Es scheint, als habe die Trauer nach jahrzehntelanger Tabuisierung wieder Konjunktur. Davon zeugen nicht zuletzt Trauerportale, Trauerratgeber und Trauerhilfen. Stellt Trauer heute ein Problem dar, mit dem die Menschen allein oder in ihrer sozialen Umgebung nicht mehr zurechtkommen? Brauchen Trauernde professionellen Beistand, oder ist Trauer in unserer Zeit nur ein neuer Markt für innovative Produkte und Leistungen? Kulturgeschichtlich ist sie ein sehr normaler Prozess, der von vorgegebenen Verhaltensweisen und Ritualen stark bestimmt war.
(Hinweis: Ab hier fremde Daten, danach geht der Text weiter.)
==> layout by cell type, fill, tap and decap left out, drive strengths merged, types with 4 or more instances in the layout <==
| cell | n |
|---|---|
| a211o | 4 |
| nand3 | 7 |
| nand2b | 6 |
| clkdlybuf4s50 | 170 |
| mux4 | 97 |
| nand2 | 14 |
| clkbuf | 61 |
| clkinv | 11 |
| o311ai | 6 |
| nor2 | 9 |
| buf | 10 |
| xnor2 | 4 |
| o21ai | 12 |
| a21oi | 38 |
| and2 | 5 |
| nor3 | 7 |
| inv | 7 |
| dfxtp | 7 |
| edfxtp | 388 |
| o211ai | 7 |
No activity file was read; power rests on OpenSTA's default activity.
Heute dagegen trauert scheinbar jeder, wie er will.
Rezensionsnotiz zu
Frankfurter Allgemeine Zeitung, 19.11.2012
Dem Tod seinen Ort im Leben zu geben, dabei hilft das Buch von Reiner Sörries dem Rezensenten. Dem Autor, Professor für Christliche Archäologie, gelingt in seiner Kulturgeschichte der Trauer laut Thomas Gross das Kunststück, die weitgehende Ablösung von Aberglaube und Riten durch mehr individuelle Aspekte der Trauer im 19. Jahrhundert aufzuzeigen, neue Trauerkonventionen darzustellen (Weltaidstag, Amokläufe etc.) und doch nicht der Versuchung zu erliegen, sie zu erklären. Dennoch lernt Gross viel über die Funktion der Trauer und auch über Sörries' persönliche Bevorzugung ritueller Trauerweisen, darüber, was es heißt, den Tod zu akzeptieren und Trauer zu leben, anstatt sie zu konsumieren.